對內源性RNA酶,主要運用RNA酶抑制劑,目前常用的RNA酶抑制劑有:
①RNA酶的蛋白質抑制劑(RNasin),它是從人胎盤分離的一種蛋白質,可以與多種RNA酶緊密結合形成非共價結合的復合物,使RNA酶失活。RNA酶的蛋白質抑制劑制品經數次凍融后或放在氧化條件下應棄之不用。RNA酶的蛋白質抑制劑不干擾反轉錄或mRNA在無細胞體系中的翻譯;
②氧釩核糖核苷復合物,它是由氧釩離子和4種核糖核苷之中的任意一種所形成的復合物,是一種過渡態似物,它能與多種RNA酶結合并抑制RNA酶活性。然而氧釩核糖核苷復合物能強烈抑制mRNA在無細胞體系中的翻譯,因此必須用含0.1%羥基喹啉的苯酚多次抽提以除之;
③硅藻土,硅藻土能吸附RNA酶,并且在后續的RNA純化過程中經離心除去;
④異硫氰酸胍,它是強力的蛋白質變性劑,在破壞細胞結構使核酸從細胞核中解離出來的同時也使RNA酶變性失活;
⑤焦碳酸二乙酯(DEPC),它是RNA酶強烈抑制劑,但其作用并不是的。DEPC主要用于不能高壓滅菌的材料和器皿的RNA酶處理;
⑥其它化學試劑,如SDS、尿素等對RNA 酶也有一定的抑制作用。
對外源性RNA酶主要通過以下幾個途徑污染RNA制品:
①玻璃制品、塑料制品和電泳槽;
②研究人員造成的污染;
③污染的溶液。
因此在實驗中必須采取下列措施抑制外源性RNA酶:
①實驗室用的普通玻璃制品和塑料制品經常有RNA酶污染,使用前必須于180℃干烤3h以上(玻璃制品)或用氯仿沖洗(塑料制品)。另一種方法是用0.1%焦碳酸二乙酯(DEPC)的水溶液浸泡玻璃制品和其它用品2h,然后用滅菌水淋洗數次,并于100℃干烤15min。RNA電泳槽需用去污劑洗滌,用水沖洗,乙醇干燥,再浸泡于3%H2O2溶液10min,然后用0.1%DEPC水*沖洗電泳槽。滅菌的一次性使用的塑料制品基本上無RNA酶,可以不需要處理;
②在RNA提取過程中,應戴一次性手套,對接觸可能污染的器皿時,應勤換手套;
③配制的溶液應盡可能用0.1%DEPC水在37℃處理12h以上,然后高壓滅菌除去殘留的DEPC。對不能高壓滅菌的試劑,用經DEPC水配制處理過的無菌蒸餾水配制,然后用0.22μm濾膜過濾除菌。

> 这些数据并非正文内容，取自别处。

[config.mk]
export PLATFORM = sky130hd
export DESIGN_NAME = stream_table_walker
export DESIGN_NICKNAME = d
export VERILOG_FILES = /design/src/rtl/stw_pkg.sv /design/src/rtl/stw_mem_reader.sv /design/src/rtl/stw_addr_gen.sv /design/src/rtl/stw_entry_capture.sv /design/src/rtl/stream_table_walker.sv
export SDC_FILE = /design/constraint.sdc
export NUM_CORES = 1
export LEC_CHECK = 0
export BUFFER_PORTS_ARGS = -buffer_cell sky130_fd_sc_hd__buf_2
export CAP_MARGIN = 25
export CORE_ASPECT_RATIO = 0.8
export CORE_UTILIZATION = 47
export CTS_BUF_LIST = sky130_fd_sc_hd__clkbuf_4 sky130_fd_sc_hd__clkbuf_8 sky130_fd_sc_hd__clkbuf_16
export DETAILED_ROUTE_END_ITERATION = 7
export PLACE_DENSITY = 0.77
export SETUP_SLACK_MARGIN = 0.05
export SYNTH_ARGS = -nofsm -noshare
export SYNTH_HDL_FRONTEND = slang
export SYNTH_SLANG_ARGS = --single-unit
[constraint.sdc]
create_clock -name clk -period 4.55 [get_ports clk]
set_clock_uncertainty 0.2 [all_clocks]
set_input_delay 1.1375 -clock clk [delete_from_list [all_inputs] [get_ports clk]]
set_output_delay 1.1375 -clock clk [all_outputs]
set_load 0.1 [all_outputs]
[src/rtl/stw_pkg.sv]
// Shared types and constants for the stream table walker.
// Assumes 64-bit read beats and 64-byte entries and context descriptors.
package stw_pkg;

    localparam int ENTRY_SHIFT = 6;   // 64-byte entries and descriptors
    localparam int DESC_SHIFT  = 3;   // 8-byte level-1 descriptors

    // Walk controller states
    typedef enum logic [2:0] {
        WS_IDLE  = 3'd0,
        WS_L1    = 3'd1,
        WS_STE   = 3'd2,
        WS_CD    = 3'd3,
        WS_DONE  = 3'd4,
        WS_FAULT = 3'd5
    } walk_state_e;

    // Fault reasons reported on res_fault_code
    typedef enum logic [2:0] {
        FLT_NONE        = 3'd0,
        FLT_RANGE       = 3'd1,
        FLT_L1_INVALID  = 3'd2,
        FLT_STE_INVALID = 3'd3,
        FLT_BAD_CFG     = 3'd4,
        FLT_ABORT       = 3'd5,
        FLT_CD_INVALID  = 3'd6
    } fault_e;

    // Which record the beat capture is filling
    typedef enum logic [1:0] {
        CAP_NONE = 2'd0,
        CAP_STE  = 2'd1,
        CAP_CD   = 2'd2
    } cap_sel_e;

    // Translation mode codes held in the entry
    localparam logic [2:0] MODE_ABORT  = 3'b000;
    localparam logic [2:0] MODE_BYPASS = 3'b100;
    localparam logic [2:0] MODE_S1     = 3'b101;
    localparam logic [2:0] MODE_S2     = 3'b110;
    localparam logic [2:0] MODE_NESTED = 3'b111;

endpackage

[src/rtl/stw_mem_reader.sv]
// Issues one multi-beat read at a time and numbers the returning beats.
// Assumes the responder returns exactly the requested beat count, in order,
// after accepting the request. A new start on the last beat is taken at once.
module stw_mem_reader #(
    parameter int ADDR_W = 48,
    parameter int DATA_W = 64,
    parameter int BEAT_W = 4
) (
    input  logic              clk,
    input  logic              rst_n,
    input  logic              start,
    input  logic [ADDR_W-1:0] start_addr,
    input  logic [BEAT_W-1:0] start_beats,
    output logic              mem_req_valid,
    input  logic              mem_req_ready,
    output logic [ADDR_W-1:0] mem_req_addr,
    output logic [BEAT_W-1:0] mem_req_beats,
    input  logic              mem_rsp_valid,
    input  logic [DATA_W-1:0] mem_rsp_data,
    output logic              beat_valid,
    output logic [BEAT_W-1:0] beat_idx,
    output logic [DATA_W-1:0] beat_data,
    output logic              last_beat
);

    typedef enum logic [1:0] {RD_IDLE, RD_REQ, RD_RSP} rd_state_e;

    rd_state_e         st;
    logic [ADDR_W-1:0] addr_q;
    logic [BEAT_W-1:0] beats_q;
    logic [BEAT_W-1:0] cnt_q;

    // Request, beat counting and back-to-back restart
    always_ff @(posedge clk) begin
        if (!rst_n) begin
            st      <= RD_IDLE;
            addr_q  <= '0;
            beats_q <= '0;
            cnt_q   <= '0;
        end else begin
            case (st)
                RD_IDLE: begin
                    if (start) begin
                        addr_q  <= start_addr;
                        beats_q <= start_beats;
                        st      <= RD_REQ;
                    end
                end
                RD_REQ: begin
                    if (mem_req_ready) begin
                        cnt_q <= '0;
                        st    <= RD_RSP;
                    end
                end
                RD_RSP: begin
                    if (mem_rsp_valid) begin
                        cnt_q <= cnt_q + BEAT_W'(1);
                        if (cnt_q == beats_q - BEAT_W'(1)) begin
                            if (start) begin
                                addr_q  <= start_addr;
                                beats_q <= start_beats;
                                st      <= RD_REQ;
                            end else begin
                                st <= RD_IDLE;
                            end
                        end
                    end
                end
                default: st <= RD_IDLE;
            endcase
        end
    end

    assign mem_req_valid = (st == RD_REQ);
    assign mem_req_addr  = addr_q;
    assign mem_req_beats = beats_q;
    assign beat_valid    = (st == RD_RSP) && mem_rsp_valid;
    assign beat_idx      = cnt_q;
    assign beat_data     = mem_rsp_data;
    assign last_beat     = beat_valid && (cnt_q == beats_q - BEAT_W'(1));

endmodule

[src/rtl/stw_addr_gen.sv]
// Computes every table address the walk can need from the current indices.
// Assumes the table base is 64-byte aligned (low bits are dropped here).
module stw_addr_gen
    import stw_pkg::*;
#(
    parameter int ADDR_W = 48,
    parameter int SID_W  = 16,
    parameter int SSID_W = 8,
    parameter int SPLIT  = 8
) (
    input  logic [SID_W-1:0]  sid,
    input  logic [SSID_W-1:0] ssid,
    input  logic [ADDR_W-1:0] base,
    input  logic [ADDR_W-1:0] l2_ptr,
    input  logic [ADDR_W-1:0] s1_ctx,
    output logic [ADDR_W-1:0] l1_addr,
    output logic [ADDR_W-1:0] ste_lin_addr,
    output logic [ADDR_W-1:0] ste_l2_addr,
    output logic [ADDR_W-1:0] cd_addr
);

    localparam int L2_W = SID_W - SPLIT;

    logic [ADDR_W-1:0] base_al;
    logic [SPLIT-1:0]  l1_idx;
    logic [L2_W-1:0]   l2_idx;

    // Index extraction and base alignment
    assign base_al = {base[ADDR_W-1:ENTRY_SHIFT], {ENTRY_SHIFT{1'b0}}};
    assign l1_idx  = sid[SID_W-1 -: SPLIT];
    assign l2_idx  = sid[L2_W-1:0];

    // Scaled index plus base for each table
    assign l1_addr      = base_al + (ADDR_W'(l1_idx) << DESC_SHIFT);
    assign ste_lin_addr = base_al + (ADDR_W'(sid)    << ENTRY_SHIFT);
    assign ste_l2_addr  = l2_ptr  + (ADDR_W'(l2_idx) << ENTRY_SHIFT);
    assign cd_addr      = s1_ctx  + (ADDR_W'(ssid)   << ENTRY_SHIFT);

endmodule

[src/rtl/stw_entry_capture.sv]
// Latches the needed fields out of entry and descriptor beats as they pass.
// Assumes beats are numbered from 0 in ascending address order.
module stw_entry_capture
    import stw_pkg::*;
#(
    parameter int ADDR_W = 48,
    parameter int DATA_W = 64,
    parameter int VMID_W = 16,
    parameter int BEAT_W = 4
) (
    input  logic              clk,
    input  logic              rst_n,
    input  cap_sel_e          sel,
    input  logic              beat_valid,
    input  logic [BEAT_W-1:0] beat_idx,
    input  logic [DATA_W-1:0] beat_data,
    output logic              ste_valid,
    output logic [2:0]        ste_mode,
    output logic [ADDR_W-1:0] s1_ctx,
    output logic [VMID_W-1:0] vmid,
    output logic [ADDR_W-1:0] s2_base,
    output logic              cd_valid,
    output logic [ADDR_W-1:0] cd_ttb
);

    logic unused_bits;
    assign unused_bits = ^{beat_data[DATA_W-1:ADDR_W], beat_data[5:4]};

    // Field capture keyed by record type and beat number
    always_ff @(posedge clk) begin
        if (!rst_n) begin
            ste_valid <= 1'b0;
            ste_mode  <= '0;
            s1_ctx    <= '0;
            vmid      <= '0;
            s2_base   <= '0;
            cd_valid  <= 1'b0;
            cd_ttb    <= '0;
        end else if (beat_valid) begin
            if (sel == CAP_STE) begin
                if (beat_idx == BEAT_W'(0)) begin
                    ste_valid <= beat_data[0];
                    ste_mode  <= beat_data[3:1];
                    s1_ctx    <= {beat_data[ADDR_W-1:ENTRY_SHIFT], {ENTRY_SHIFT{1'b0}}};
                end
                if (beat_idx == BEAT_W'(1)) begin
                    vmid <= beat_data[VMID_W-1:0];
                end
                if (beat_idx == BEAT_W'(2)) begin
                    s2_base <= {beat_data[ADDR_W-1:12], 12'b0};
                end
            end else if (sel == CAP_CD) begin
                if (beat_idx == BEAT_W'(0)) begin
                    cd_valid <= beat_data[0];
                    cd_ttb   <= {beat_data[ADDR_W-1:4], 4'b0};
                end
            end
        end
    end

endmodule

真核細胞總RNA 制備方法有多種,包括異硫氰酸胍—氯化銫超速離心法、鹽酸胍—有機溶劑法、氯化鋰—尿素法以及熱酚法、異硫氰酸胍法—酚—氯仿一步法以及TRIzol試劑提取法等。目前實驗室提取總RNA的常用方法為異硫氰酸胍法—酚—氯仿一步法和TRIzol試劑提取法。異硫氰酸胍法制備真核細胞總RNA,是將已知zui強的RNase酶抑制劑異硫氰酸胍、β-巰基乙醇和去污劑N-十二烷基肌氨酸鈉聯合使用,抑制了RNA的降解,增強了核蛋白復合物的解離,使RNA和蛋白質分離并進入溶液,RNA選擇性地進入無DNA和蛋白質的水相,容易被異丙醇沉淀濃縮。
二. 材料與方法
1 材料
實驗魚,購于市場。
2 儀器、用具
臺式離心機、恒溫水浴鍋(70℃)、分析天平、移液器、一次性注射器、方盤、鑷子、手術剪、培養皿、1.5ml離心管。
3試劑
95%的RNase-free乙醇;0.1%DEPC處理水;SV RNA Lysis Buffer;SV RNA dilution Buffer;SV RNA Wash Solution;Yellow core Buffer;MnCl 2 ;0.09M;DNase Ⅰ;SV DNase Stop Solution;Nuclease-Free water。
4 方法
1) 材料的準備
(1) 將培養皿、剪刀、眼科鑷滅菌,-20℃預冷。
(2) 用泡沫盒盛裝碎冰,將培養皿置于冰上,將剪刀、鑷子置于培養皿中。
(3) 用桶盛裝碎冰,加入少量的自來水,用紗布包裹魚放入桶中。
(4) 將已麻痹的魚置于方盤中,用剪于肛門向前及斜向上將腹腔剪開,取出內臟,分離肝臟置于培養皿中。
(5) 取1.5ml的離心管于分析天平上,調零。
(6) 用鑷子取20-30mg的肝臟組織于1.5ml的離心管中,稱重。
2) 實驗操作
(1) 取約30mg組織于1.5ml 離心管中,加入175μl SV RNA Lysis Buffer,用一次性注射器將組織壓碎、反復抽打混勻。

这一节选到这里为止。